Шапа непроизвольно отодвинулся, – хотя Калина держал ствол Сайги в сторону, на сгибе левой руки, что там у него было в правой, Шапа не видел, и не стремился рассматривать; могло быть и длинное шило; и крестовая отвёртка, какую, как он знал, Калина любил таскать с собой, изобретательно пряча от шмонов, и на зоне, и, наверное, сейчас.
Ой, попал я, кажись, ой, попа-а-ал… – мелькнуло у него в голове, но даже мысли не появилось включать задний ход, – в принципе, видимо, он внутренне был готов к этому, к предстоящему, уже когда давал согласие Калине на «вступление в дело». Хуже чем было уже не будет, а существовать как существовал до этого в деревне Шапа больше не желал категорически. Любой ценой. Любой.
И потому уже достаточно спокойно воспринял приказ:
– Да. Ты гришь, та шкапа ещё трепыхается? Иди-ка, добери её. Шабером. Ну?
И он пошёл, оставив ружьё Носу; беспрекословно уже пошёл, подсвечивая фонарём в мятую траву; дошёл до тётки – и правда, ещё живая, хрипит что-то, крючится. Быстро, как стараясь побыстрее выполнить неприятную, но необходимую работу; зная, что в спину смотрит Калина и подельники, и сознавая, что от того, как он себя сейчас покажет, будет зависеть и весь его статус в «команде», он достал из самодельных ножен на поясе финку, присев на корточки, оттянул лежащей ничком тётке за жёсткие крашеные кудряшки голову назад, и в два приёма, как свинье, перерезал ей горло, следя чтобы брызнувшая из артерий чёрной струёй кровь не попала на рукав.
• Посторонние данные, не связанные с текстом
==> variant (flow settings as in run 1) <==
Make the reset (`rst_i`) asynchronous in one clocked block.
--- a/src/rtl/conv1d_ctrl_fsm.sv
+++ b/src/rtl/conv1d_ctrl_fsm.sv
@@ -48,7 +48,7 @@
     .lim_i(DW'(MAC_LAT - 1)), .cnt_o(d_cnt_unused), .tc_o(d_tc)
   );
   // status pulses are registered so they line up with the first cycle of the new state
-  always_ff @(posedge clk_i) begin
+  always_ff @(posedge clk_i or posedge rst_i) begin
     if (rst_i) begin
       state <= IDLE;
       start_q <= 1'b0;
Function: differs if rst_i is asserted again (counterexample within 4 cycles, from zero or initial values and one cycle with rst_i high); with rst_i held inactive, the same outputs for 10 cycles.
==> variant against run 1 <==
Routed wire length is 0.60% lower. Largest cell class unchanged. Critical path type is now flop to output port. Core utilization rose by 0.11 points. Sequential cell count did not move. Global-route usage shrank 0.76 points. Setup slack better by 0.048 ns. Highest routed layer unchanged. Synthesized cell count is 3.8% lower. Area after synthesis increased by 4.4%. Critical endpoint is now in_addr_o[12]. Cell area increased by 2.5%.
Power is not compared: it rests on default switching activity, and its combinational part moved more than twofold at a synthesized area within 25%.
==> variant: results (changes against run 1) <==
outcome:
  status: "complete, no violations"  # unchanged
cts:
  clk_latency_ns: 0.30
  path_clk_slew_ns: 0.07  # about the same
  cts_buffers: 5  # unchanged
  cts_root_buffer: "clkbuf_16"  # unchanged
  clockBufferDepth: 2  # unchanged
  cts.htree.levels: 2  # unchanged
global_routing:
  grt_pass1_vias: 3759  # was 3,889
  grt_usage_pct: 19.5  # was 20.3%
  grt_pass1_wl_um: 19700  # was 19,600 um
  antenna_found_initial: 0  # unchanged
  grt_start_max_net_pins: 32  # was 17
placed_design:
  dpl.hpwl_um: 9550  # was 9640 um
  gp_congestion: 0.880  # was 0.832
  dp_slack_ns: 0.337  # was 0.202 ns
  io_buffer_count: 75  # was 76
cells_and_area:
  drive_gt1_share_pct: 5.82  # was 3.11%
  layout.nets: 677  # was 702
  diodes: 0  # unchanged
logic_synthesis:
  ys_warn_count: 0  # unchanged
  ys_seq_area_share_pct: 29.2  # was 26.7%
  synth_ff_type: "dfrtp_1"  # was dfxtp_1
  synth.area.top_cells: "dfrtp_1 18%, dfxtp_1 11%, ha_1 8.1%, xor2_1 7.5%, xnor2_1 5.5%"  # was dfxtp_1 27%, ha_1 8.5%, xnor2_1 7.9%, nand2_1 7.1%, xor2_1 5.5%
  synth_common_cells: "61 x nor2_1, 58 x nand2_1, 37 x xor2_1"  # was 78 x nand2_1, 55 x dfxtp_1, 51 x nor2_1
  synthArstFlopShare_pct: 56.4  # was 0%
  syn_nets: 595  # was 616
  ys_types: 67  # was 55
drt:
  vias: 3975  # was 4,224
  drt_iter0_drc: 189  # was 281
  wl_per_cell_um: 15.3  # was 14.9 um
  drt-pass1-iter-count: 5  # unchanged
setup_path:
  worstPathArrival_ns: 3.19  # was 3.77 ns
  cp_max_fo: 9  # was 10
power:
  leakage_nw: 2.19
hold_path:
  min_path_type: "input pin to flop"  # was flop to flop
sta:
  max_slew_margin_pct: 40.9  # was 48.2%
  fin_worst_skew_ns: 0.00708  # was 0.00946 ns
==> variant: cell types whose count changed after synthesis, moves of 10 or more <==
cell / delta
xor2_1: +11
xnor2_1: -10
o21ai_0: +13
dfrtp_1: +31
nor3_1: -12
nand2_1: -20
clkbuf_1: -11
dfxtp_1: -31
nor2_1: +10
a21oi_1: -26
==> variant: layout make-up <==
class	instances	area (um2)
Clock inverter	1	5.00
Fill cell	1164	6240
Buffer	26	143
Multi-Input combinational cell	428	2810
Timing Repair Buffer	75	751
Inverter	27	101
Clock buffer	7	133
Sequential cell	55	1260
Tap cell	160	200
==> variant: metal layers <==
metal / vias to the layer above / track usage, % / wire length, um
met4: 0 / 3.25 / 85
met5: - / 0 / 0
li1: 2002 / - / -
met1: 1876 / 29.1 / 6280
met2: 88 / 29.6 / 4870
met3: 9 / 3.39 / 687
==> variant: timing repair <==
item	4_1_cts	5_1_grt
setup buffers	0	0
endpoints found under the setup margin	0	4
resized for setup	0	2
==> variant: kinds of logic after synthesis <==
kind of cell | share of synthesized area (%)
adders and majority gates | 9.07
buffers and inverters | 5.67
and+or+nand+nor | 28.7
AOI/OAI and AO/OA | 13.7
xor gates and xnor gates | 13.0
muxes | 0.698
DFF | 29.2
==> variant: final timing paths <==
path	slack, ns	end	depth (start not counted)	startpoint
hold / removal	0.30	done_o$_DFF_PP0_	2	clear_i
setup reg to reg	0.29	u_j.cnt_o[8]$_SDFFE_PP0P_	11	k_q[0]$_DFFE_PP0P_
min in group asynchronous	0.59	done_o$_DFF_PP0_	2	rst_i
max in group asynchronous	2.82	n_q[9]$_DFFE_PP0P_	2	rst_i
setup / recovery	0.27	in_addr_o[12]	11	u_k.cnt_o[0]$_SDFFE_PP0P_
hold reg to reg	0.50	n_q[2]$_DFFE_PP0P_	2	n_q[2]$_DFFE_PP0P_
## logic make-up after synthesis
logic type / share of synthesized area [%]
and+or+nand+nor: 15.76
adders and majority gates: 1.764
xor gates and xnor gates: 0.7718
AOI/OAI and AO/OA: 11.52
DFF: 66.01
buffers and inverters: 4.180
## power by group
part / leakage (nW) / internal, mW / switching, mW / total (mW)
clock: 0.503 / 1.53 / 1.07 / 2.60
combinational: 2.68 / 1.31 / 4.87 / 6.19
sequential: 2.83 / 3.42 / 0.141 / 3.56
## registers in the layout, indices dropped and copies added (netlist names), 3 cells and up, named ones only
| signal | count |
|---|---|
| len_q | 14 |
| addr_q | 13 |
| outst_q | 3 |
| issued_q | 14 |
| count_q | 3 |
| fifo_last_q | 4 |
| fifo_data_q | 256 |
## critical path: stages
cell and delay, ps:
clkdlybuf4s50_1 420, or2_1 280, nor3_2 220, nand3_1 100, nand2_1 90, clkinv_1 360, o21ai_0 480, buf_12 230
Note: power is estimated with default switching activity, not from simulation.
<file path="config.mk">
export PLATFORM = sky130hd
export DESIGN_NAME = slowclk_bank
export DESIGN_NICKNAME = d
export VERILOG_FILES = /design/src/rtl/slowclk_bank.sv
export SDC_FILE = /design/constraint.sdc
export NUM_CORES = 1
export LEC_CHECK = 0
export BUFFER_PORTS_ARGS = -buffer_cell sky130_fd_sc_hd__buf_2
export CAP_MARGIN = 20
export CORE_ASPECT_RATIO = 0.75
export CORE_MARGIN = 1
export CORE_UTILIZATION = 57
export DETAILED_ROUTE_END_ITERATION = 16
export PLACE_DENSITY = 0.89
export SETUP_SLACK_MARGIN = 0.15
export SLEW_MARGIN = 20
export SYNTH_ARGS = -nofsm -noshare
export SYNTH_HDL_FRONTEND = slang
export SYNTH_SLANG_ARGS = --single-unit
</file>
<file path="constraint.sdc">
create_clock -name clk -period 3.65 [get_ports clk]
set_clock_uncertainty 0.15 [all_clocks]
set_input_delay 0.365 -clock clk [delete_from_list [all_inputs] [get_ports clk]]
set_output_delay 0.365 -clock clk [all_outputs]
set_load 0.02 [all_outputs]
</file>
<file path="src/rtl/slowclk_bank.sv">
// slowclk_bank: a bank of independent programmable clock dividers.
// Each channel produces a one-cycle tick every N enabled cycles and a
// 50 % square wave. Divisor writes take effect only at a period
// boundary, so no channel ever emits a runt period. A global sync
// restarts and phase-aligns every channel.
module slowclk_bank #(
  parameter  int CHANNELS    = 4,
  parameter  int WIDTH       = 28,
  parameter  int DEFAULT_DIV = 1,
  localparam int CH_W        = (CHANNELS > 1) ? $clog2(CHANNELS) : 1
) (
  input  logic                clk,
  input  logic                reset,
  input  logic [CHANNELS-1:0] en,
  input  logic                sync,
  input  logic                load,
  input  logic [CH_W-1:0]     load_ch,
  input  logic [WIDTH-1:0]    load_div,
  output logic [CHANNELS-1:0] tick,
  output logic [CHANNELS-1:0] slowclk,
  output logic [CHANNELS-1:0] div_pending
);

  genvar gi;
  generate
    for (gi = 0; gi < CHANNELS; gi++) begin : ch_g
      logic [WIDTH-1:0] n_q, n_d;      // active divisor
      logic [WIDTH-1:0] p_q, p_d;      // divisor waiting for a period boundary
      logic [WIDTH-1:0] c_q, c_d;      // cycle counter within the period
      logic             pend_q, pend_d;
      logic             tick_q, tick_d;
      logic             slow_q, slow_d;
      logic             wr;
      logic             tc;

      // An index that matches no channel (load_ch >= CHANNELS) selects nothing.
      assign wr = load && (load_ch == CH_W'(gi));
      // Terminal count: the last enabled cycle of the current period.
      assign tc = en[gi] && (n_q != '0) && (c_q == n_q - WIDTH'(1));

      // Next-state logic: sync, then halted channel, then terminal count, then counting.
      always_comb begin
        n_d    = n_q;
        p_d    = p_q;
        c_d    = c_q;
        pend_d = pend_q;
        slow_d = slow_q;
        tick_d = 1'b0;
        if (sync) begin
          // Restart: drop the partial count; any queued or same-cycle
          // write becomes active immediately.
          c_d    = '0;
          slow_d = 1'b0;
          pend_d = 1'b0;
          if (wr)          n_d = load_div;
          else if (pend_q) n_d = p_q;
        end else if (n_q == '0) begin
          // Halted channel has no period to finish, so a queued divisor
          // activates on the very next edge.
          c_d = '0;
          if (wr) begin
            p_d    = load_div;
            pend_d = 1'b1;
          end else if (pend_q) begin
            n_d    = p_q;
            pend_d = 1'b0;
          end
        end else if (tc) begin
          // Period boundary: emit the tick and swap in a new divisor. A
          // write landing on this edge skips the pending stage.
          c_d    = '0;
          tick_d = 1'b1;
          slow_d = ~slow_q;
          pend_d = 1'b0;
          if (wr)          n_d = load_div;
          else if (pend_q) n_d = p_q;
        end else begin
          if (en[gi]) c_d = c_q + WIDTH'(1);
          if (wr) begin
            p_d    = load_div;
            pend_d = 1'b1;
          end
        end
      end

      // Channel state registers with synchronous active-low reset.
      always_ff @(posedge clk) begin
        if (!reset) begin
          n_q    <= WIDTH'(DEFAULT_DIV);
          p_q    <= '0;
          c_q    <= '0;
          pend_q <= 1'b0;
          tick_q <= 1'b0;
          slow_q <= 1'b0;
        end else begin
          n_q    <= n_d;
          p_q    <= p_d;
          c_q    <= c_d;
          pend_q <= pend_d;
          tick_q <= tick_d;
          slow_q <= slow_d;
        end
      end

      assign tick[gi]        = tick_q;
      assign slowclk[gi]     = slow_q;
      assign div_pending[gi] = pend_q;
    end
  endgenerate

endmodule
</file>
==> results by stage, run 1 <==
Synthesis:
- During synthesis, Yosys emitted a total of 0 warnings.
- The area of the mapped netlist is between 20000 and 25000 um2.
- Of all cell types, the one taking the most synthesized area is dfxtp_1.
- The most frequently used flop master after synthesis is dfxtp_1.
- The proportion of netlist area held by the largest area contributor is 0.3470.
- In this run, synthesis inferred 0 flip-flops with an integrated enable.
- In the synthesized netlist, the number of instances is 2463.
- Yosys attributes the largest share of cell area to dfxtp_1 35%, mux2i_1 12%, nand2_1 8.3%, xnor2_1 5.9%, xor2_1 5.1%.
- For this run, asynchronously set or reset flops after synthesis account for 0.
- Counting every net in the synthesized netlist gives ~2500.
- The synthesized flop and latch total is 348.
- Synthesis instantiated 75 different standard cells from the library.
- Of the synthesized area, sequential elements account for 0.3470.
- The synthesized area per cell is slightly above 8 um2.

Floorplanning:
- The die covers 35990 um2.
- The core region area is 34700 um2.
- Row generation in the floorplan step produced 59 rows.
- The die is approximately 220 um wide.
- The die height is 164.5 um.
- For this configuration, the core starts out at a cell density of 0.5787.
- The number of top-level pins is 50.

Setup path:
- The maximum fanout along the worst path is 7.
- The endpoint of the lowest-slack register-to-register path is ch_g[1].p_q[0].
- In this run the critical register-to-register path is launched from ch_g[1].n_q[1].
- STA classifies the critical path startpoint as a flip-flop.
- The setup slack on the worst flop-to-flop path is -260 ps.
- The startpoint of the worst setup timing path is ch_g[1].n_q[1].
- The category of the worst setup path capture point is a flip-flop.
- The endpoint arrival time on the critical path is approximately 4200 ps.
- STA puts the critical path data required time at between 3000 and 4000 ps.
- By startpoint and endpoint, the worst setup path is classified as flip-flop to flip-flop.
- The worst register-to-register path has a depth of 13.

Routing:
- In this run the remaining antenna-violating nets after routing total 0.
- For this block, the initial DRC count from the detailed router was 3092.
- After detailed routing, the number of vias per cell comes to approximately 6.7.
- Wires add up to between 70000 and 80000 um.
- The pre-antenna-repair detailed-routing pass consisted of 9 iterations.
- The via count is 20515.
- Dividing the detail-routed wire length by the instance count gives 23.81 um.
- The remaining routing DRC violations is 0.

STA:
- For the finished layout, the period the worst path requires is between 3000 and 4000 ps.
- The final cycle utilization of the critical path is 1.072.
- The count of pins over their slew limit is 0.
- Static timing analysis puts the maximum clock frequency at ~260 MHz.
- The total count of hold-check failures in the final report is 0.
- Once routing completed, OpenROAD measured the worst setup slack at -264.0 ps.
- Measured against its own limit, the worst slew margin works out to 0.2216.
- Setup violations remaining at the end of the flow were counted as 177.
- At the pin with the least slew margin, the transition time is 1168 ps.
- The total negative setup slack is -20590 ps.
- Setup repair after global routing could not meet its margin everywhere.

Global routing:
- In the global route stage, overall resource usage came out at 0.3543.
- The via count of the first global-routing pass is 18715.
- The global-route wire length before repair is 100800 um.
- The initial antenna violation count came to 1.
- The total overflow left after global routing is 0.
- Entering global routing, the biggest net connects 187 pins.

Power:
- Total power for the finished layout comes to 10320 uW.
- The largest vdd supply drop is 0.0004200 V.
- Dividing total power by cell area gives a power density of between 400 and 500 nW/um2.
- The leakage power is 0.009353 uW.

Layout:
- The fraction of final layout cells sized beyond drive strength 1 is 0.2178.
- The area overhead of the layout relative to synthesis is 25.44%.
- At the end of the flow, the number of nets in the layout was between 2000 and 3000.
- The count of non-filler cells in the finished layout is 3047.
- The repair_antennas step left the layout with diodes totalling 0.
- The final instance area is 25190 um2.

Clocking:
- In this run the clock root is driven by a clkbuf_16.
- The number of buffers created by CTS is 36.
- The clock tree synthesis step divided the H-tree into 2 levels.
- The clock net in this run drives a total of approximately 350 sinks.
- The number of buffers between clock root and the deepest sink is 3.
- TritonCTS built the clock tree.
- The clock reaches the later pin of the worst-skew pair after 550 ps.
- After clock tree synthesis, the clock-pin slew on the worst setup and hold paths is 70 ps.

Run status:
- The run finished, with violations left.
- The final reports fail on negative setup slack.

Worst hold path:
- The launch point of the worst hold path is en[0].
- Along the worst hold path, the cell count comes to 3.
- The type of the most critical hold path is input pin to flip-flop.
- The path with the worst hold slack has its endpoint at ch_g[0].c_q[0].

Placement:
- The post-place setup slack is -206.7 ps.
- The half-perimeter wire length of the detailed placement result is 42190 um.
- The placed instances occupy a cell area of 21550 um2.
- The number of input and output port buffers inserted is 49.
- The placed cell count is 2913.
- The congestion estimate from routability-driven global placement came to ~0.97.

Flow run:
- The number of max-capacitance violations reported is 0.
[cell usage after synthesis, drive strengths merged, types with 12 or more instances]
cell type and count:
nand2 446, dfxtp 348, mux2i 245, nor2 196, clkbuf 152, xnor2 136
xor2 117, nand3 93, o21ai 83, o211ai 78, o2111ai 57, nor3 52
nor4 50, buf 46, nand4 38, a21oi 31, inv 31, a21boi 28
and3 25, or4 25, or3 18, and4 12, ha 12, nand2b 12
nand3b 12, nor2b 12
[cells by family (layout without fill, tap and decap cells)]
| kind of cell | after synthesis | count (layout) | synth area share |
|---|---|---|---|
| AOI/OAI and AO/OA | 336 | 336 | 0.1167 |
| xor gates and xnor gates | 253 | 253 | 0.1104 |
| adders and majority gates | 12 | 12 | 0.007477 |
| buffers and inverters | 229 | 356 | 0.04985 |
| DFF | 348 | 348 | 0.3470 |
| muxes | 248 | 248 | 0.1238 |
| and+or+nand+nor | 1037 | 1037 | 0.2449 |
[power by group]
group / switching, uW / internal [uW] / total (uW)
Sequential: 149 / 3900 / 4050
Combinational: 1310 / 946 / 2250
Clock: 1650 / 2370 / 4020
Total: 3100 / 7220 / 10300
[how the worst max path moves through the flow]
stage,to,slack [ps],cells after the start
floorplan,ch_g[1].p_q[10],-260,14
global placement,ch_g[0].p_q[4],-40,12
detailed placement,ch_g[0].p_q[7],-210,12
CTS,ch_g[1].p_q[19],-80,13
global route,ch_g[1].p_q[21],-440,13
finish,ch_g[1].p_q[0],-260,13
[layout by cell type (no fill, tap or decap), types with 25 or more instances in the layout]
| cell type | count |
|---|---|
| nand2_1 | 417 |
| mux2i_1 | 242 |
| o21ai_1 | 44 |
| buf_4 | 138 |
| o2111ai_2 | 33 |
| a21oi_1 | 30 |
| xnor2_1 | 133 |
| nor3_1 | 45 |
| nor2_4 | 27 |
| nor4_1 | 34 |
| dfxtp_1 | 337 |
| inv_1 | 25 |
| clkbuf_16 | 52 |
| buf_2 | 48 |
| nand4_1 | 38 |
| and3_1 | 25 |
| o211ai_1 | 78 |
| nor2_1 | 148 |
| xor2_1 | 117 |
| nand3_1 | 91 |
[worst max-delay path: stages, from the launching register on]
cell,delay [ps]
dfxtp_2,340
inv_2,80
ha_4,130
or4b_4,450
or4_4,470
nor3_4,140
xnor2_1,80
or4_4,540
or4_4,450
nor4_4,220
or3_4,240
buf_6,120
buf_8,130
mux2i_1,280
[layer usage]
| layer | vias up | GRT usage | share of wire |
|---|---|---|---|
| li1 | 8865 | - | - |
| met4 | 0 | 0.1544 | 0.059 |
| met5 | - | 0 | 0 |
| met3 | 428 | 0.09208 | 0.14 |
| met2 | 1571 | 0.5489 | 0.43 |
| met1 | 9651 | 0.4648 | 0.37 |
[through the flow]
stage,util,hold slack [ps]
2_1_floorplan,-,284.4
3_3_place_gp,0.6211,289.9
3_5_place_dp,0.6211,296.8
4_1_cts,0.6832,22.66
5_1_grt,0.7259,53.65
6_report,0.7259,29.29
[registers in the layout, summed over array words and instances, names as in the netlist]
register,cells
ch_g.tick_q,4
ch_g.c_q,112
ch_g.pend_q,4
ch_g.slow_q,4
ch_g.n_q,112
ch_g.p_q,112
[area by class of cell]
class,instances,area [um2]
flip-flops and latches,348,6980
clock inverters,10,182.7
multi-input cells,1886,13520
repair buffers,264,2760
well taps,457,571.8
fillers,2208,9509
clock buffers,51,1059
inverters,31,116.4
[timing repair]
action                                  4_1_cts  5_1_grt
hold endpoints to repair                      1        0
endpoints found under the setup margin      280      342
gates cloned                                 14       18
hold buffers                                  1        0
gates resized for setup                      88      211
pin swaps                                    45       93
setup buffers                                25       15
Note: power is estimated with default switching activity, not from simulation.
==> run 2, diff against run 1 <==
--- a/config.mk
+++ b/config.mk
@@ -6,12 +6,12 @@
 export NUM_CORES = 1
 export LEC_CHECK = 0
 export BUFFER_PORTS_ARGS = -buffer_cell sky130_fd_sc_hd__buf_2
-export CAP_MARGIN = 20
+export CAP_MARGIN = 5
 export CORE_ASPECT_RATIO = 0.75
 export CORE_MARGIN = 1
-export CORE_UTILIZATION = 57
+export CORE_UTILIZATION = 68
 export DETAILED_ROUTE_END_ITERATION = 16
-export PLACE_DENSITY = 0.89
+export PLACE_DENSITY = 0.95
 export SETUP_SLACK_MARGIN = 0.15
 export SLEW_MARGIN = 20
 export SYNTH_ARGS = -nofsm -noshare
==> constraint.sdc (replaced) <==
create_clock -name clk -period 4.9 [get_ports clk]
set_clock_uncertainty 0.15 [all_clocks]
set_input_delay 0.49 -clock clk [delete_from_list [all_inputs] [get_ports clk]]
set_output_delay 0.49 -clock clk [all_outputs]
set_load 0.02 [all_outputs]
==> run 2 against run 1 <==
Effect of this change: global-route usage grew 2.3 points; sequential cell count is the same; register-to-register slack gained 710 ps; clock-buffer cell count shrank 2; the run now ends clean; sequential power shrank 25%; via count shrank 9.3%; clock power shrank 29%; critical endpoint is now ch_g[1].p_q[12].
==> results by stage, run 2 (synthesis gave the netlist of run 1 again) <==
STA:
- Measured against its own limit, the worst slew margin works out to 0.3158.
- The tightest hold path in the finished design has a slack of roughly 130 ps.
- Setup repair after global routing left no endpoint under its margin.
- The count of pins over their slew limit is 0.
- The worst-margin pin slew is 1026 ps.
- The achievable frequency is 224.7 MHz.
- The final cycle utilization of the critical path is 0.9083.
- The total negative setup slack is 0 ps.
- The smallest clock period supported by the final layout is computed as around 4500 ps.
- The total count of hold-check failures in the final report is 0.
- The number of setup violations in the final report is 0.

Run status:
- The run finished with clean final reports.

Setup path:
- For the worst setup path, the data required time is 5190 ps.
- The worst register-to-register path has a setup slack of 450 ps.
- Along the worst path, the maximum fanout reaches 28.
- STA classifies the critical path endpoint as a flip-flop.
- The critical path in this run is classified as flip-flop to flip-flop.
- Data arrives at the worst endpoint at 4740 ps.
- The worst setup path is launched from a flip-flop.

Power:
- The leakage power is 0.007932 uW.
- The power per unit of standard cell area is between 300 and 400 nW/um2.
- The largest vdd supply drop is around 0.00027 V.

Routing:
- For this block, the routed nets add up to 58070 um of wire.
- After detailed routing, the number of vias per cell comes to 6.648.
- The detailed router finished its first iteration with 2385 violations.
- In the final routed layout, each cell accounts on average for roughly 21 um.
- The first detailed-routing pass took 8 iterations.
- The final antenna-violating net count is 0.
- The remaining routing DRC violations is 0.
- The via count is 18607.

Layout:
- The antenna diode count is 0.
- Of the cells placed in the final design, the portion with a size suffix greater than 1 is 0.06938.
- In the layout the commonest cells are 446 x nand2_1, 344 x dfxtp_1, 245 x mux2i_1.
- For this run, the post-layout net count is 2430.
- The area overhead of the layout relative to synthesis is 7.016%.
- The flip-flop and latch area is 6972 um2.
- The filler cell count is between 2000 and 2500.
- The area used by multi-input combinational logic is 12190 um2.
- Leaving out fill and tap cells, the most frequent cell in the layout is nand2_1.
- The largest registers in the layout are ch_g.c_q (112), ch_g.n_q (112), ch_g.p_q (112).

Worst hold path:
- The path class of the tightest hold or removal check is input pin to flip-flop.

Global routing:
- The via count of the first global-routing pass is roughly 17000.
- The initial antenna violation count came to 1.
- The residual overflow from global routing is 0.
- Across every metal layer, demand over resource in global routing totals 0.3773.
- The global-route wire length before repair is 91190 um.
- Entering global routing, the biggest net connects roughly 210 pins.

Clocking:
- The number of buffers between clock root and the deepest sink is 3.
- After clock tree synthesis, the setup repair step added 0 buffers.
- Clock tree synthesis inserted a total of 36 buffers.
- The clock reaches the later pin of the worst-skew pair after about 550 ps.
- The CTS tree is yes.
- CTS placed an instance of clkbuf_16 at the clock tree root.
- The number of gates resized after CTS was 0.
- The H-tree depth is 2.
- The clock sink count is 348.
- The quantity of hold-fixing buffers added after cts is 0.
- After clock tree synthesis, the clock-pin slew on the worst setup and hold paths is ~70 ps.

Placement:
- The count of buffers added on input and output ports is 49.
- The congestion estimate from routability-driven global placement came to about 0.96.
- The half-perimeter wire length of the detailed placement result is slightly below 40000 um.

Floorplanning:
- The floorplan step set the die height to 150.8 um.
- The die boundary width is about 200 um.
- 50 I/O pins were placed.
- The full die area is between 30000 and 40000 um2.
- After floorplanning, the core was sized to cover 29050 um2.
- The total number of placement rows is 54.
- The initial utilization of the core area, before any placement, comes to 0.6911.

Flow run:
- Across the run, the number of max-cap violations was 0.
-- run 2: critical path, stage by stage, from the launching register on --
cell and delay [ps]:
dfxtp_1 350, inv_1 140, ha_1 270, or4b_4 520, or4_1 670, nor2_4 140, xnor2_1 60, or4_1 540
or4_4 570, nor4_4 240, or3_1 200, buf_12 240, mux2i_1 280
-- run 2: stage by stage --
stage	worst slack, ps	cell area, um2	total power [uW]	util	instances
floorplan	879.2	20080	3842	-	2463
global placement	673.8	20280	4097	0.6980	2734
detailed placement	550.3	20280	4137	0.6980	2734
CTS	472.5	21480	6935	0.7394	2799
global route	286.2	21490	7194	0.7396	2799
finish	449.5	21490	6996	0.7396	2799
-- run 2: area by class of cell --
type | count | share of cell area
Clock buffer | 49 | 0.04798
Tap cell | 392 | 0.02283
Timing Repair Buffer | 77 | 0.02399
Sequential cell | 348 | 0.3244
Clock inverter | 16 | 0.008035
Inverter | 31 | 0.005415
Multi-Input combinational cell | 1886 | 0.5673
-- run 2: worst paths after layout --
path,startpoint,endpoint,cells after the start
max,ch_g[1].n_q[0],ch_g[1].p_q[12],12
min reg2reg,ch_g[2].p_q[20],ch_g[2].p_q[20],2
max reg2reg,ch_g[1].n_q[0],ch_g[1].p_q[12],12
min,en[0],ch_g[0].c_q[1],3
-- run 2: power breakdown --
group | switching (uW) | internal [uW] | total (uW)
combinational | 692 | 405 | 1100
clock | 1210 | 1640 | 2860
sequential | 137 | 2910 | 3040
-- run 2: per-layer routing --
| metal | vias up | part of all wire | wire, um | GRT usage |
|---|---|---|---|---|
| li1 | 8501 | - | - | - |
| met4 | 0 | 0.046 | 2691 | 0.1737 |
| met5 | - | 0 | 0 | 0 |
| met1 | 8788 | 0.40 | 23120 | 0.4772 |
| met3 | 256 | 0.12 | 7028 | 0.1084 |
| met2 | 1062 | 0.43 | 25230 | 0.5997 |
Вытер клинок о кофту на рукаве – на спине вся она пропиталась уже кровью; встал, и направился обратно, мельком только взглянув, как у тётки быстро-быстро затряслась голова и напряглись, а потом расслабились вцепившиеся в траву кисти рук. И правда – какая разница, два или двадцать? Надо меняться, что ж. Выбор сделан.
А у костра в это время присевший около Вадима на притащенный Шапой надувной матрасик Калина допрашивал того, – уж очень ему не терпелось увериться, что мужик – мент, и чтоб потом мучить его с полным основанием; очень хотелось посчитаться за все годы унижений в колонии, в чём, как он был уверен, менты-суки и виноваты; больше даже хотелось посчитаться, чем оттрахать напуганных до усрачки молодых баб, тем более что и для дела полезно: посмотрят на такое дело, от начала до конца, и будут дальше как шёлковые – и так и эдак, и отсюда и туда, хы. Ничё, успеем.